▸ Task details: Given the entries that follow, write out exactly the lines starting at the one containing "max_stage_delay_ps = 520" and ending at the one containing "synthToLayoutAreaGrowth_pct = 12.18", both ends included, and only those.

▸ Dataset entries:
-*-*-
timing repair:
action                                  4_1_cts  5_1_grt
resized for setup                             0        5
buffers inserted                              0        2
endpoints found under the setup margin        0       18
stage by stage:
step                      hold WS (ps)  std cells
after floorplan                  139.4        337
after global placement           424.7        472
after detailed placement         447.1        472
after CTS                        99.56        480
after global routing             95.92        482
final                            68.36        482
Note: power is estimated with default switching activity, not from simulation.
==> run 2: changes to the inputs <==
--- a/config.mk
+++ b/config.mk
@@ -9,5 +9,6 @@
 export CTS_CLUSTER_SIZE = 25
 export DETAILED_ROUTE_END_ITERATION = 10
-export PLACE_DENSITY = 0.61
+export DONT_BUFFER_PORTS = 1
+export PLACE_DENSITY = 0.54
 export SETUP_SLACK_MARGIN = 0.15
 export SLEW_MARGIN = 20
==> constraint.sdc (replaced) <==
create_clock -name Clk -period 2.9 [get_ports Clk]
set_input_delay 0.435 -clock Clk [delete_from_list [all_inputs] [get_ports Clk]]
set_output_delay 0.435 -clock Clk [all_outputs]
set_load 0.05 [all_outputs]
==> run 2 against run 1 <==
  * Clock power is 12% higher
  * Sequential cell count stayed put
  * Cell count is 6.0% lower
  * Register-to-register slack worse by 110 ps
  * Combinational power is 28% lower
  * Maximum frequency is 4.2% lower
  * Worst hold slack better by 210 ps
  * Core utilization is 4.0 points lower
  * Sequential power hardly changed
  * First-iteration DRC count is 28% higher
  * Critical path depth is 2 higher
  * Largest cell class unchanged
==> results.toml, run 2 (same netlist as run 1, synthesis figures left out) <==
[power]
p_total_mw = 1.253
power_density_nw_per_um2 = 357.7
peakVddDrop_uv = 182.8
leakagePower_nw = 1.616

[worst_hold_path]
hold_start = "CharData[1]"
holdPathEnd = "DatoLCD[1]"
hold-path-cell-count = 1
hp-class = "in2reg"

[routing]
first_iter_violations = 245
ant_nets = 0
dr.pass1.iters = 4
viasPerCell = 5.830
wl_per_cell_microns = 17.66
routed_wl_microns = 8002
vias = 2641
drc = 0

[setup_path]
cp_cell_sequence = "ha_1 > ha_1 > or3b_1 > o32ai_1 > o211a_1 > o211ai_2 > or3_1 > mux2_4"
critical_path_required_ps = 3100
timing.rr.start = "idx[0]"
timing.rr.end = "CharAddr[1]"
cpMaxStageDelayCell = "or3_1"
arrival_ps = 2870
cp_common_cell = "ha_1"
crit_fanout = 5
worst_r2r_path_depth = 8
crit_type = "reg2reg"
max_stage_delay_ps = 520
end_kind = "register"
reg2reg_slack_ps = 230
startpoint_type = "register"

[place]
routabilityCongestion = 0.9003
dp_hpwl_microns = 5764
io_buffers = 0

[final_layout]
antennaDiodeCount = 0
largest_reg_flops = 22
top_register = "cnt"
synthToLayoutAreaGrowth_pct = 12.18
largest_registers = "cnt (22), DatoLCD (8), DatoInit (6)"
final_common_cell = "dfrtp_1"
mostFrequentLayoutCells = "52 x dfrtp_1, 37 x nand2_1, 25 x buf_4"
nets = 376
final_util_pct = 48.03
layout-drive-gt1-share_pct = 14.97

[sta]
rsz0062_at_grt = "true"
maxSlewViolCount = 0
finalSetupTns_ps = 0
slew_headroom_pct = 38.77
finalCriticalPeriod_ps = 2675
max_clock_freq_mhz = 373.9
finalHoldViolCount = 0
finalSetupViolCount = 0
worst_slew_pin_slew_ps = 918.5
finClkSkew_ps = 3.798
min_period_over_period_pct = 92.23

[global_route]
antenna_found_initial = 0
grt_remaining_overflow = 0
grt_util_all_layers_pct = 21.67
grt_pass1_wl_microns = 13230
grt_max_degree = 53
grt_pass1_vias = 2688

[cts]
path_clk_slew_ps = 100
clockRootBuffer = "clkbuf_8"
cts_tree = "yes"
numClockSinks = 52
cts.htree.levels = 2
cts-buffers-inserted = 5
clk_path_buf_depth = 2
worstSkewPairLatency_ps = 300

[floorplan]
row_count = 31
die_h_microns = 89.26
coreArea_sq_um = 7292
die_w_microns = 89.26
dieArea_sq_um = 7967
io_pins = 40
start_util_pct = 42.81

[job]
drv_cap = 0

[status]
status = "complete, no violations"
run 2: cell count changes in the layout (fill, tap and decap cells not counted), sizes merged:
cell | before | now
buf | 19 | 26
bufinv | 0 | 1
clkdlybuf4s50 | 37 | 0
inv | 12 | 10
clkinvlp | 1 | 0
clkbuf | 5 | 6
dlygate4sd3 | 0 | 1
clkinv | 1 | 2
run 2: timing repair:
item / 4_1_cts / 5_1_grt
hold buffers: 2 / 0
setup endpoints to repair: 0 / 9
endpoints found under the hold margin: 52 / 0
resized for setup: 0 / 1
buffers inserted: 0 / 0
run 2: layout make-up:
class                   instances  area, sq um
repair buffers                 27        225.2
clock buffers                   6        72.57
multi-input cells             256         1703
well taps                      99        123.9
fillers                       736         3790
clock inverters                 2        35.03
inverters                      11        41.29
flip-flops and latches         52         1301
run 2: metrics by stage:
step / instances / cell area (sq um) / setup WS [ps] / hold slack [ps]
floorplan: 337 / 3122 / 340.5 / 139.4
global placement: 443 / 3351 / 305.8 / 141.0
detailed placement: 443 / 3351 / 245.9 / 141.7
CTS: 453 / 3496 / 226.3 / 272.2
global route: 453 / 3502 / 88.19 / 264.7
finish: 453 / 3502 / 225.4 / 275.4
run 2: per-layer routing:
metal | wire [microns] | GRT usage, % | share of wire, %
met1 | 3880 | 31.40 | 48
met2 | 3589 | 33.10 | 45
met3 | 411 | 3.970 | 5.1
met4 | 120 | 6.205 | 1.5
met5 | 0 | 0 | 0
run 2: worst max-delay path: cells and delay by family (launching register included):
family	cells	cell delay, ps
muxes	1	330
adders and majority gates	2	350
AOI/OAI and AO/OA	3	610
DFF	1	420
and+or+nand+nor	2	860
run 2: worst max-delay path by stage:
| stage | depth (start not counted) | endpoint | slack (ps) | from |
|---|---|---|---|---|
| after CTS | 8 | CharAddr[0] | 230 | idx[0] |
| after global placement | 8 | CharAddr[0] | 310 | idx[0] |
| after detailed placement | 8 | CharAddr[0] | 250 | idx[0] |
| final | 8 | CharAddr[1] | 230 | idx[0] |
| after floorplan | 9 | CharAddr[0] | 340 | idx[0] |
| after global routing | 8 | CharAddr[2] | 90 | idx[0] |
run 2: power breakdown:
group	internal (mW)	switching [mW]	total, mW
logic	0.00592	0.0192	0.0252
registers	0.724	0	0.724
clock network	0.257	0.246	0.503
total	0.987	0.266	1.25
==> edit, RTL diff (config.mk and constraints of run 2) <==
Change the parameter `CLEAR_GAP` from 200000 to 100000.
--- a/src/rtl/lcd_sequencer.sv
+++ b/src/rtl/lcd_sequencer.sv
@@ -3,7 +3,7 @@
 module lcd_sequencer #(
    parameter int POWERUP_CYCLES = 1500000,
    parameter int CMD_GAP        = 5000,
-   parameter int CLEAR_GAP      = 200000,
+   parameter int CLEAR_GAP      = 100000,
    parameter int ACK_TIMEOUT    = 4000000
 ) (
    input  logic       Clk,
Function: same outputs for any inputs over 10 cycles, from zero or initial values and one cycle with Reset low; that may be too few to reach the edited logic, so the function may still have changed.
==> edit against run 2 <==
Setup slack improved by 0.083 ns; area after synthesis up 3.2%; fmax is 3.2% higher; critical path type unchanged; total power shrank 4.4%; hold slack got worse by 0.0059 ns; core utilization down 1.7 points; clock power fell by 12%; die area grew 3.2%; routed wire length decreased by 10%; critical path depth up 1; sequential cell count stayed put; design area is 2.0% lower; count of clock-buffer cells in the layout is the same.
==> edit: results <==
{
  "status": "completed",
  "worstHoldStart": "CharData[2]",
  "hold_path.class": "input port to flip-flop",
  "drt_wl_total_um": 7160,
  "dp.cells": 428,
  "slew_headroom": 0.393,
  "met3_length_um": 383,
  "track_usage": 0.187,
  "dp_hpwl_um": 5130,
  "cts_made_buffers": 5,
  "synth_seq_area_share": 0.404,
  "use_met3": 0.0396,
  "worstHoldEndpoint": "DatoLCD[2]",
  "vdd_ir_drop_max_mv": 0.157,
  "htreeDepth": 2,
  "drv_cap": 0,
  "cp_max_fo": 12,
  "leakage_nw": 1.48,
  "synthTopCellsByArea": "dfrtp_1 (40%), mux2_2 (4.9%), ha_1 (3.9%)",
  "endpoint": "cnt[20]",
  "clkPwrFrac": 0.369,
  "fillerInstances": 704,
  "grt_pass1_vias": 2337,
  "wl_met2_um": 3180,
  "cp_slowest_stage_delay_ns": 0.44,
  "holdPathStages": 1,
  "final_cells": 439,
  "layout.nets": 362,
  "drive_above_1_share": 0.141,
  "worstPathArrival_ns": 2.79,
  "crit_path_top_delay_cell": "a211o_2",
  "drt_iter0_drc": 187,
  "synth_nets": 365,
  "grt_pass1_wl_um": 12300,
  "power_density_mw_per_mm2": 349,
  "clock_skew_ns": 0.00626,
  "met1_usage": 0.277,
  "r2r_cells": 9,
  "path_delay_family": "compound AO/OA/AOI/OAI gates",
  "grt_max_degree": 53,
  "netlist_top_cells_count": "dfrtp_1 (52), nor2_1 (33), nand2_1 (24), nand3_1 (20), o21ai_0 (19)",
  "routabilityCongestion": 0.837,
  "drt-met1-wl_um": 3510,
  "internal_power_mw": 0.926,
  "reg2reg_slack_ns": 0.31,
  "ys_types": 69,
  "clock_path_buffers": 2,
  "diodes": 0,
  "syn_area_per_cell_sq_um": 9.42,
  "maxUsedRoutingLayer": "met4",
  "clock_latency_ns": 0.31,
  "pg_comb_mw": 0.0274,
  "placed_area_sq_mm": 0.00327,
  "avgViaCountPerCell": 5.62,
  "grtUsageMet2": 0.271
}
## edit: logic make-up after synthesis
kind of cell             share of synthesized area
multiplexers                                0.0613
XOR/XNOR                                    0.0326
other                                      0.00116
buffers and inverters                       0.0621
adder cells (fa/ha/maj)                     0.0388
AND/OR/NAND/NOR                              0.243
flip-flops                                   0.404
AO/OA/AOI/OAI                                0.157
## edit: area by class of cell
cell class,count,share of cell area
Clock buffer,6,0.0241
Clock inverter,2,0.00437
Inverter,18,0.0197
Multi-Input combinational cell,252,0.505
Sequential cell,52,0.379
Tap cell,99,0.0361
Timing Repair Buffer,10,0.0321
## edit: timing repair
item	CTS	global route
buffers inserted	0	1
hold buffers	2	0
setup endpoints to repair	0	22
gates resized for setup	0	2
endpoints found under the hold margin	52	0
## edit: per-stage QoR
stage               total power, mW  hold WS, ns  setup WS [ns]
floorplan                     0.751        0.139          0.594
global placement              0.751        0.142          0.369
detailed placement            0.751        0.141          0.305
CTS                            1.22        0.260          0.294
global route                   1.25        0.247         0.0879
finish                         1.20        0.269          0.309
-*-*-
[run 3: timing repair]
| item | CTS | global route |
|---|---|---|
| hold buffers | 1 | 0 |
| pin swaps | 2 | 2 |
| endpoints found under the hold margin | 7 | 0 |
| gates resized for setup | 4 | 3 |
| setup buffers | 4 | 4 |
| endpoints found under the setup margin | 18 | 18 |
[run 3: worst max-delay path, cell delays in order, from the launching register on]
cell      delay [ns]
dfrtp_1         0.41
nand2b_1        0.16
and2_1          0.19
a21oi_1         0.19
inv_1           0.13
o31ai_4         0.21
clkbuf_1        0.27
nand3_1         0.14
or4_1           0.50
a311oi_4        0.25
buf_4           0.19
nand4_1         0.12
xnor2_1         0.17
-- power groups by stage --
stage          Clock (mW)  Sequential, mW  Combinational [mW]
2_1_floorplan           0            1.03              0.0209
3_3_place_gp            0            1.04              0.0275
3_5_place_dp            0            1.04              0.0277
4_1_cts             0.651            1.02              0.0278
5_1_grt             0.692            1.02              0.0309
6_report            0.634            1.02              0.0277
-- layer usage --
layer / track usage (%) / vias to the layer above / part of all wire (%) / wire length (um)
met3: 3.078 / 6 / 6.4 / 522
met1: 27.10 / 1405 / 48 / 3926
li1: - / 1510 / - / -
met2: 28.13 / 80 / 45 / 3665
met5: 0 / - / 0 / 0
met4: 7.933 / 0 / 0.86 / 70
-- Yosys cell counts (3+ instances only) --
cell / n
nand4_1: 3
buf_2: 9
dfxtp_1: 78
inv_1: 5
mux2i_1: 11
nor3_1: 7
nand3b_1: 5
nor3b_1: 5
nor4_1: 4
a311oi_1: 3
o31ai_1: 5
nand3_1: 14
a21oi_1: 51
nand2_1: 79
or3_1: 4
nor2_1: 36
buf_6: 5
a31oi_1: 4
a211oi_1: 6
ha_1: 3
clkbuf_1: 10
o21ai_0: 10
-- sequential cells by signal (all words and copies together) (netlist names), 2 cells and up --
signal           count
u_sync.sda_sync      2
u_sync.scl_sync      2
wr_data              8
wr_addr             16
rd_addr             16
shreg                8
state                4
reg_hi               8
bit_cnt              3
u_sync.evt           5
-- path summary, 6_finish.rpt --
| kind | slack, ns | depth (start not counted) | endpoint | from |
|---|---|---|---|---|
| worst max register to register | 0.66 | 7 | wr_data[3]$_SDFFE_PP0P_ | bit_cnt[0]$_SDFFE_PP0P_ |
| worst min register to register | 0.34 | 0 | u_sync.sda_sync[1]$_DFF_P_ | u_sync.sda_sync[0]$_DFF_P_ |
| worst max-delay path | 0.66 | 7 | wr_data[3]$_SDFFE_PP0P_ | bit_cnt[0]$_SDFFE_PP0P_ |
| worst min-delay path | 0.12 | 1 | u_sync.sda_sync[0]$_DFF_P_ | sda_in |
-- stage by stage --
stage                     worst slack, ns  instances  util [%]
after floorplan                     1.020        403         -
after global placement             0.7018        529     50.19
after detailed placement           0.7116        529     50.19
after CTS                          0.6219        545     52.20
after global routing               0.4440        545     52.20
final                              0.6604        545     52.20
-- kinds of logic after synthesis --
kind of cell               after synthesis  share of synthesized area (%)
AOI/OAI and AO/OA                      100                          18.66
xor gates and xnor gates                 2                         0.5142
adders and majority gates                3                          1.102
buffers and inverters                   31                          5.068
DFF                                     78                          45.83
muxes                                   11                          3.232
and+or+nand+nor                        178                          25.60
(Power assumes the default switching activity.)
-*-*-
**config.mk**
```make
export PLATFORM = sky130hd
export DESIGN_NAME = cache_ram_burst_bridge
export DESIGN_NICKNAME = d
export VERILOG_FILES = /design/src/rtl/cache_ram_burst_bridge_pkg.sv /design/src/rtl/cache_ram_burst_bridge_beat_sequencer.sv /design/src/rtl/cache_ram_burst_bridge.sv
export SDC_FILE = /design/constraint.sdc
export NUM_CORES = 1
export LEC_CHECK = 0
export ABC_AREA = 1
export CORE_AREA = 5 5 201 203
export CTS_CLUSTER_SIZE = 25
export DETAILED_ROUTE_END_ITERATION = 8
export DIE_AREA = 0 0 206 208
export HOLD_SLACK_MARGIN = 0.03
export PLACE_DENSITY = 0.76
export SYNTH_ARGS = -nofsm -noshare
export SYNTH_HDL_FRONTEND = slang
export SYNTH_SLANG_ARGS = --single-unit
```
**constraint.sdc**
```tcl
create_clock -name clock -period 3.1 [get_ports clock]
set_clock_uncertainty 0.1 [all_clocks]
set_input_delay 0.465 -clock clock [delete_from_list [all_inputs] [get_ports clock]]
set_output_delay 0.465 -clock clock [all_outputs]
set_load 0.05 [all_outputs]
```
-*-*-
▸ Solution:
max_stage_delay_ps = 520
end_kind = "register"
reg2reg_slack_ps = 230
startpoint_type = "register"

[place]
routabilityCongestion = 0.9003
dp_hpwl_microns = 5764
io_buffers = 0

[final_layout]
antennaDiodeCount = 0
largest_reg_flops = 22
top_register = "cnt"
synthToLayoutAreaGrowth_pct = 12.18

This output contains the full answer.